When specifically comparing published trends of metabolite differences between omnivores and vegans, the data presented here for NIST stool materials confirmed some reports but differed from others. For example, aspartate was higher in omnivores both in data reported here as well as in a recent multi-omics study [24]. Similarly, glucose and ribose levels were found at higher levels in omnivores than in vegans [25], validated by our data reported here. On the other hand, the same study [25] presented conflicting data with differences between NIST omnivore versus vegan stool. Unlike in the data we report here, in [25] hypoxanthine was found at higher levels in omnivores, not vegans. Conversely, urocanate, valine, leucine and isoleucine were previously reported at higher levels in vegetarians than in omnivores [25], which we could not confirm here.

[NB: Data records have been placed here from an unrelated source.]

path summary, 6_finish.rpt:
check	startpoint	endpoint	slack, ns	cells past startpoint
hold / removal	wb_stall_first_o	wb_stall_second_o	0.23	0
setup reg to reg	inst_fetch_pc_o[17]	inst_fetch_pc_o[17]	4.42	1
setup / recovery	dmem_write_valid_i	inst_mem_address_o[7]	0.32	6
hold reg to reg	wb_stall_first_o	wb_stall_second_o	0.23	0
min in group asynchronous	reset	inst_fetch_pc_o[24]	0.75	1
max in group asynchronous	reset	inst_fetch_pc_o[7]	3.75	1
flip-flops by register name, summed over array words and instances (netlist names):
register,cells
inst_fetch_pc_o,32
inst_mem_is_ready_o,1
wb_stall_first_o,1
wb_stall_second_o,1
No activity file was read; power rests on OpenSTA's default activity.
File: src/rtl/alu_seg_scan.sv
`timescale 1ns/1ps
`default_nettype none
// ============================================================================
// Module   : alu_seg_scan
// Brief    : 8-digit multiplexed seven-segment display of ALU operands, mode,
//            result and flags, with per-frame input snapshot and blanking.
// Revision : 1.0
// ============================================================================
module alu_seg_scan #(
    parameter int SCAN_DIV = 100000,
    parameter int BLANK    = 2
) (
    input  logic       clk,
    input  logic       rst_n,
    input  logic [3:0] A,
    input  logic [3:0] B,
    input  logic [2:0] mode,
    input  logic [3:0] result,
    input  logic       zf,
    input  logic       of,
    input  logic       cf,
    output logic [7:0] an,
    output logic [6:0] seg,
    output logic       dp
);

    localparam int            CW         = (SCAN_DIV > 1) ? $clog2(SCAN_DIV) : 1;
    localparam logic [CW-1:0] C_CNT_LAST = CW'(SCAN_DIV - 1);
    localparam logic [CW-1:0] C_BLANK    = CW'(BLANK);
    localparam logic [6:0]    C_SEG_OFF  = 7'h7F;
    localparam logic [7:0]    C_AN_OFF   = 8'hFF;

    logic [CW-1:0] r_cnt;
    logic [2:0]    r_idx;
    logic          r_primed;

    logic [3:0]    r_a;
    logic [3:0]    r_b;
    logic [2:0]    r_mode;
    logic [3:0]    r_result;
    logic          r_zf;
    logic          r_of;
    logic          r_cf;

    logic [7:0]    r_an;
    logic [6:0]    r_seg;
    logic          r_dp;

    logic          w_cnt_last;
    logic          w_load;
    logic          w_dark;
    logic [7:0]    w_an_lit;
    logic [6:0]    w_seg_lit;
    logic          w_dp_lit;

    function automatic logic [6:0] hex7(input logic [3:0] v);
        logic [6:0] g;
        case (v)
            4'h0:    g = 7'h40;
            4'h1:    g = 7'h79;
            4'h2:    g = 7'h24;
            4'h3:    g = 7'h30;
            4'h4:    g = 7'h19;
            4'h5:    g = 7'h12;
            4'h6:    g = 7'h02;
            4'h7:    g = 7'h78;
            4'h8:    g = 7'h00;
            4'h9:    g = 7'h10;
            4'hA:    g = 7'h08;
            4'hB:    g = 7'h03;
            4'hC:    g = 7'h46;
            4'hD:    g = 7'h21;
            4'hE:    g = 7'h06;
            default: g = 7'h0E;
        endcase
        return g;
    endfunction

    // Snapshot on the first edge after reset and on the last cycle of a frame,
    // so the next digit-7 slot always shows fresh values.
    assign w_cnt_last = (r_cnt == C_CNT_LAST);
    assign w_load     = !r_primed || (w_cnt_last && (r_idx == 3'd0));
    assign w_dark     = (r_cnt < C_BLANK);
    assign w_an_lit   = ~(8'h01 << r_idx);

    always_ff @(posedge clk or negedge rst_n) begin
        if (!rst_n) begin
            r_cnt <= '0;
            r_idx <= 3'd7;
        end else if (w_cnt_last) begin
            r_cnt <= '0;
            r_idx <= r_idx - 3'd1;
        end else begin
            r_cnt <= r_cnt + CW'(1);
        end
    end

    always_ff @(posedge clk or negedge rst_n) begin
        if (!rst_n) begin
            r_primed <= 1'b0;
            r_a      <= '0;
            r_b      <= '0;
            r_mode   <= '0;
            r_result <= '0;
            r_zf     <= 1'b0;
            r_of     <= 1'b0;
            r_cf     <= 1'b0;
        end else begin
            r_primed <= 1'b1;
            if (w_load) begin
                r_a      <= A;
                r_b      <= B;
                r_mode   <= mode;
                r_result <= result;
                r_zf     <= zf;
                r_of     <= of;
                r_cf     <= cf;
            end
        end
    end

    always_comb begin
        w_seg_lit = C_SEG_OFF;
        w_dp_lit  = 1'b1;
        case (r_idx)
            3'd7: w_seg_lit = hex7(r_a);
            3'd6: w_seg_lit = hex7(r_b);
            3'd5: begin
                w_seg_lit = hex7({1'b0, r_mode});
                w_dp_lit  = 1'b0;
            end
            3'd4: w_seg_lit = C_SEG_OFF;
            3'd3: w_seg_lit = hex7(r_result);
            3'd2: w_seg_lit = hex7({3'b000, r_zf});
            3'd1: w_seg_lit = hex7({3'b000, r_of});
            default: w_seg_lit = hex7({3'b000, r_cf});
        endcase
    end

    always_ff @(posedge clk or negedge rst_n) begin
        if (!rst_n) begin
            r_an  <= C_AN_OFF;
            r_seg <= C_SEG_OFF;
            r_dp  <= 1'b1;
        end else if (w_dark) begin
            r_an  <= C_AN_OFF;
            r_seg <= C_SEG_OFF;
            r_dp  <= 1'b1;
        end else begin
            r_an  <= w_an_lit;
            r_seg <= w_seg_lit;
            r_dp  <= w_dp_lit;
        end
    end

    assign an  = r_an;
    assign seg = r_seg;
    assign dp  = r_dp;

endmodule
`default_nettype wire
### src/rtl/pfclk_pattern_gen.sv
// Per-channel square-wave TX word generator for the PF clock link, with gated start-up,
// reconfiguration at period boundaries and a one-period missing-pulse marker.
module pfclk_pattern_gen #(
  parameter int DATA_W   = 20,
  parameter int N_CH     = 1,
  parameter int PERIOD_W = 8
) (
  input  logic                     clk_link,
  input  logic                     soft_reset_n,
  input  logic                     tx_ready,
  input  logic [PERIOD_W-1:0]      cfg_period,
  input  logic [N_CH*PERIOD_W-1:0] cfg_phase,
  input  logic                     cfg_valid,
  output logic                     cfg_ready,
  output logic                     cfg_err,
  input  logic                     marker_req,
  output logic                     marker_ack,
  output logic [N_CH*DATA_W-1:0]   tx_data,
  output logic                     period_strobe,
  output logic                     running
);

  // Wide enough for pos + bit index + phase, all below their maxima.
  localparam int SUM_W = PERIOD_W + $clog2(DATA_W) + 2;
  localparam logic [PERIOD_W-1:0] DEF_PERIOD = PERIOD_W'(10);

  typedef enum logic [1:0] {
    ST_IDLE,
    ST_ALIGN,
    ST_RUN
  } state_e;

  state_e                   state_q, state_d;
  logic [PERIOD_W-1:0]      act_period_q, act_period_d;
  logic [N_CH*PERIOD_W-1:0] act_phase_q, act_phase_d;
  logic [PERIOD_W-1:0]      shd_period_q, shd_period_d;
  logic [N_CH*PERIOD_W-1:0] shd_phase_q, shd_phase_d;
  logic                     pending_q, pending_d;
  logic [PERIOD_W-1:0]      pos_q, pos_d;
  logic                     mpend_q, mpend_d;
  logic [PERIOD_W-1:0]      remain_q, remain_d;
  logic [N_CH*DATA_W-1:0]   tx_data_q, tx_data_d;
  logic                     cfg_err_q, cfg_err_d;
  logic                     marker_ack_q, marker_ack_d;
  logic                     strobe_q, strobe_d;
  logic                     running_q, running_d;

  logic                     cfg_legal;
  logic                     gen;
  logic                     at_bound;
  logic [PERIOD_W-1:0]      use_period;
  logic [N_CH*PERIOD_W-1:0] use_phase;
  logic [PERIOD_W-1:0]      pos_eff;
  logic [PERIOD_W-1:0]      rem_eff;
  logic [SUM_W-1:0]         p_w;
  logic [SUM_W-1:0]         half_w;
  logic [SUM_W-1:0]         rem_w;
  logic [SUM_W-1:0]         ph_w;
  logic [SUM_W-1:0]         bit_sum;
  logic [SUM_W-1:0]         step_w;
  logic [SUM_W-1:0]         pos_nxt;

  always_comb begin
    cfg_legal = (cfg_period[0] == 1'b0) && (cfg_period >= PERIOD_W'(2));
    for (int c = 0; c < N_CH; c++) begin
      if (cfg_phase[c*PERIOD_W +: PERIOD_W] >= cfg_period) begin
        cfg_legal = 1'b0;
      end
    end
  end

  always_comb begin
    state_d      = state_q;
    act_period_d = act_period_q;
    act_phase_d  = act_phase_q;
    shd_period_d = shd_period_q;
    shd_phase_d  = shd_phase_q;
    pending_d    = pending_q;
    pos_d        = pos_q;
    mpend_d      = mpend_q;
    remain_d     = remain_q;
    tx_data_d    = '0;
    cfg_err_d    = 1'b0;
    marker_ack_d = 1'b0;
    strobe_d     = 1'b0;
    running_d    = 1'b0;
    gen          = 1'b0;
    at_bound     = 1'b0;
    use_period   = act_period_q;
    use_phase    = act_phase_q;
    pos_eff      = pos_q;
    rem_eff      = remain_q;
    p_w          = '0;
    half_w       = '0;
    rem_w        = '0;
    ph_w         = '0;
    bit_sum      = '0;
    step_w       = '0;
    pos_nxt      = '0;

    if (cfg_valid && !pending_q) begin
      if (cfg_legal) begin
        shd_period_d = cfg_period;
        shd_phase_d  = cfg_phase;
        pending_d    = 1'b1;
      end else begin
        cfg_err_d = 1'b1;
      end
    end

    if (marker_req && !mpend_q && (remain_q == '0)) begin
      mpend_d = 1'b1;
    end

    // ALIGN emits the pos==0 word itself so the first word lands one cycle after it.
    case (state_q)
      ST_IDLE: begin
        if (tx_ready) begin
          state_d = ST_ALIGN;
        end
      end
      ST_ALIGN: begin
        state_d = ST_RUN;
        pos_eff = '0;
        gen     = 1'b1;
      end
      ST_RUN: begin
        if (!tx_ready) begin
          state_d  = ST_IDLE;
          mpend_d  = 1'b0;
          remain_d = '0;
          pos_d    = '0;
        end else begin
          gen = 1'b1;
        end
      end
      default: state_d = ST_IDLE;
    endcase

    if (gen) begin
      at_bound = (pos_eff == '0);
      if (at_bound && pending_q) begin
        use_period   = shd_period_q;
        use_phase    = shd_phase_q;
        act_period_d = shd_period_q;
        act_phase_d  = shd_phase_q;
        pending_d    = 1'b0;
      end
      if (at_bound && mpend_q) begin
        rem_eff      = use_period;
        mpend_d      = 1'b0;
        marker_ack_d = 1'b1;
      end

      p_w    = SUM_W'(use_period);
      half_w = p_w >> 1;
      rem_w  = SUM_W'(rem_eff);
      for (int c = 0; c < N_CH; c++) begin
        ph_w = SUM_W'(use_phase[c*PERIOD_W +: PERIOD_W]);
        for (int i = 0; i < DATA_W; i++) begin
          bit_sum = SUM_W'(pos_eff) + SUM_W'(i) + ph_w;
          tx_data_d[c*DATA_W + i] = ((bit_sum % p_w) < half_w) && (SUM_W'(i) >= rem_w);
        end
      end

      if (rem_w > SUM_W'(DATA_W)) begin
        remain_d = PERIOD_W'(rem_w - SUM_W'(DATA_W));
      end else begin
        remain_d = '0;
      end

      step_w  = SUM_W'(DATA_W) % p_w;
      pos_nxt = SUM_W'(pos_eff) + step_w;
      if (pos_nxt >= p_w) begin
        pos_nxt = pos_nxt - p_w;
      end
      pos_d     = PERIOD_W'(pos_nxt);
      strobe_d  = at_bound;
      running_d = 1'b1;
    end
  end

  always_ff @(posedge clk_link) begin
    if (!soft_reset_n) begin
      state_q      <= ST_IDLE;
      act_period_q <= DEF_PERIOD;
      act_phase_q  <= '0;
      shd_period_q <= DEF_PERIOD;
      shd_phase_q  <= '0;
      pending_q    <= 1'b0;
      pos_q        <= '0;
      mpend_q      <= 1'b0;
      remain_q     <= '0;
      tx_data_q    <= '0;
      cfg_err_q    <= 1'b0;
      marker_ack_q <= 1'b0;
      strobe_q     <= 1'b0;
      running_q    <= 1'b0;
    end else begin
      state_q      <= state_d;
      act_period_q <= act_period_d;
      act_phase_q  <= act_phase_d;
      shd_period_q <= shd_period_d;
      shd_phase_q  <= shd_phase_d;
      pending_q    <= pending_d;
      pos_q        <= pos_d;
      mpend_q      <= mpend_d;
      remain_q     <= remain_d;
      tx_data_q    <= tx_data_d;
      cfg_err_q    <= cfg_err_d;
      marker_ack_q <= marker_ack_d;
      strobe_q     <= strobe_d;
      running_q    <= running_d;
    end
  end

  assign cfg_ready     = !pending_q;
  assign cfg_err       = cfg_err_q;
  assign marker_ack    = marker_ack_q;
  assign tx_data       = tx_data_q;
  assign period_strobe = strobe_q;
  assign running       = running_q;

endmodule
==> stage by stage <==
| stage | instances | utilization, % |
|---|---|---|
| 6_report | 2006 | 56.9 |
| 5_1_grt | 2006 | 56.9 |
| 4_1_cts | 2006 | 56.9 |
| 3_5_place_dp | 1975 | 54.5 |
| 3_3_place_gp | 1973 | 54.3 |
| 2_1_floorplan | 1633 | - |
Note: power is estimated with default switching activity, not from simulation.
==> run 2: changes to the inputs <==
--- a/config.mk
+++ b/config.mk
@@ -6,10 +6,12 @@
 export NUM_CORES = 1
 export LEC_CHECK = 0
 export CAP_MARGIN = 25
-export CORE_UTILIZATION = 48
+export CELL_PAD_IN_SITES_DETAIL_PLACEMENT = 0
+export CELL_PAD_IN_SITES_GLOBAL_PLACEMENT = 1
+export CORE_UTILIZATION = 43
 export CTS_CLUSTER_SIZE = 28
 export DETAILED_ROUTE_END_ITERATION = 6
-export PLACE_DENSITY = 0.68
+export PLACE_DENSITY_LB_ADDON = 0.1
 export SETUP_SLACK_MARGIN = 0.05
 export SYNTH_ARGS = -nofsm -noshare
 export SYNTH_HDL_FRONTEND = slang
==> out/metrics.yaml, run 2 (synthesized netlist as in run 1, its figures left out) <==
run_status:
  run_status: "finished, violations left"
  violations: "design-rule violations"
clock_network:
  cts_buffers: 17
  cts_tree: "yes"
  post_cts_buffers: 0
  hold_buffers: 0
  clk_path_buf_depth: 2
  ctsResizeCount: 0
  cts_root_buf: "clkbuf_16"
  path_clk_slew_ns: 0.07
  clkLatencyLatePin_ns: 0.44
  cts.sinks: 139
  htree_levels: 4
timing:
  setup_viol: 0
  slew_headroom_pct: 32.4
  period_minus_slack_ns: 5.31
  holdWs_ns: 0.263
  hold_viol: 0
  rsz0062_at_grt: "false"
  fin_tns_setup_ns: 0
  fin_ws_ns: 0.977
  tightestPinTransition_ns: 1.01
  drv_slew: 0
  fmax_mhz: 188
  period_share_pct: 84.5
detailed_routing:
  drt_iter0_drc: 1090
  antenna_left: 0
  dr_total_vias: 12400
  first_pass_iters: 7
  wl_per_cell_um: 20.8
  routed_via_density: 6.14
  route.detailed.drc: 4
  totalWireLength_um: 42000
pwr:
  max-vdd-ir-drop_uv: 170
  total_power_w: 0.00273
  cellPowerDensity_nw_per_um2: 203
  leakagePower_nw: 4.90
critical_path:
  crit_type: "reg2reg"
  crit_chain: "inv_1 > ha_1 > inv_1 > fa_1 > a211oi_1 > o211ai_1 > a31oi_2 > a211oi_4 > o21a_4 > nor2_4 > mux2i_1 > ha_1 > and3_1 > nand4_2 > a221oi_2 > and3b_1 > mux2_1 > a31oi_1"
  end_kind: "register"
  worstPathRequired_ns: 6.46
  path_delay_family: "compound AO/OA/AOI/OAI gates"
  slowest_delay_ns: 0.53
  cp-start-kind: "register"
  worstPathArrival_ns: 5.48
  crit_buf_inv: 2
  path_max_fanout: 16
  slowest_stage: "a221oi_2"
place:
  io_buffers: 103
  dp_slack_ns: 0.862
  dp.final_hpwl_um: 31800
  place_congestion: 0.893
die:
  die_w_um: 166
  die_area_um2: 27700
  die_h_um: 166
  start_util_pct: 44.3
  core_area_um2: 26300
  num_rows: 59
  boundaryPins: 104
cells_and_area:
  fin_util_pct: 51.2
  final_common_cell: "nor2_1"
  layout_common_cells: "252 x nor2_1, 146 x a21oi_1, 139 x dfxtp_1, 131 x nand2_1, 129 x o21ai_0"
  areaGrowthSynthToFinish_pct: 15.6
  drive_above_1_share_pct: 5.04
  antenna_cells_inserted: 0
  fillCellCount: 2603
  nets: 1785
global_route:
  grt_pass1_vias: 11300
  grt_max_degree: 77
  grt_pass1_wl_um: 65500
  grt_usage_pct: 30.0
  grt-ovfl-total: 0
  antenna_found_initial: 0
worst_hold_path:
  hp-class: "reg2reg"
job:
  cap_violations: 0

We also investigated microbiota-specific lipid structures like the acyl alpha-hydroxyl fatty acids (AAHFA) in their relationship to diet using Spearman-rank correlations (Figure 3A). We revealed three distinct patterns for the AHHFA chemical class of lipids, strongly suggesting that these compounds were produced by different microbial communities [26,27] that we found to be altered by diets. First, some AHHFAs were detected in both diet RGTM samples, such as AHHFA 30:1;O (Figure 3B). This type of compound correlated strongly with other mid-chain AHHFAs with less than 32 acyl-carbons (r_xy > 0.8, Figure 3A), but had a sharp drop in correlation strength for longer-chain AHHFAs. Second, some AHHFAs were found to be much more abundant in omnivore-derived fecal samples such as AAHHFA 32:1;O and AHHFA 34:1;O. The third group of AAHFAs was found in higher levels in vegan-derived fecal samples, including AAHFA 37:0;O, AHHFA 38:0;O, AAHFA 39:0;O, AAHFA 39:1;O, and AAHFA 41:0;O. Spectra and box-plots for each AAHFA are given in Supplementary Figure S7.

4. Conclusions

Reference materials (RMs) are critical for the successful development, validation, comparison, and standardization of clinical metabolomics assays. RMs are also needed as positive controls to monitor assay performance. This work provides a report of metabolome differences in four new human fecal RMs developed by the U.S. National Institute of Standards and Technologies (NIST) for metagenomics and metabolomics measurements. We used four untargeted metabolomics assays (lipidomics, primary metabolites, biogenic amines and polyphenols) and one targeted assay on bile acids. In total, 3563 compounds were annotated by mass spectrometry, including 353 compounds that were annotated in more than one assay. While many compounds were impacted by the sample pretreatment (lyophilized or aqueous), the overall magnitude of metabolic differences was larger when comparing fecal samples between dietary habits of subjects who donated fecal matter to the RGTM pools. In the fecal materials of vegans and omnivores, distinct regulation patterns were observed for bioactive molecules such as acyl alpha-hydroxy-fatty acids (AAHFA). This emphasizes the significance of using diet-specific reference materials in studies focused on dietary biomarkers.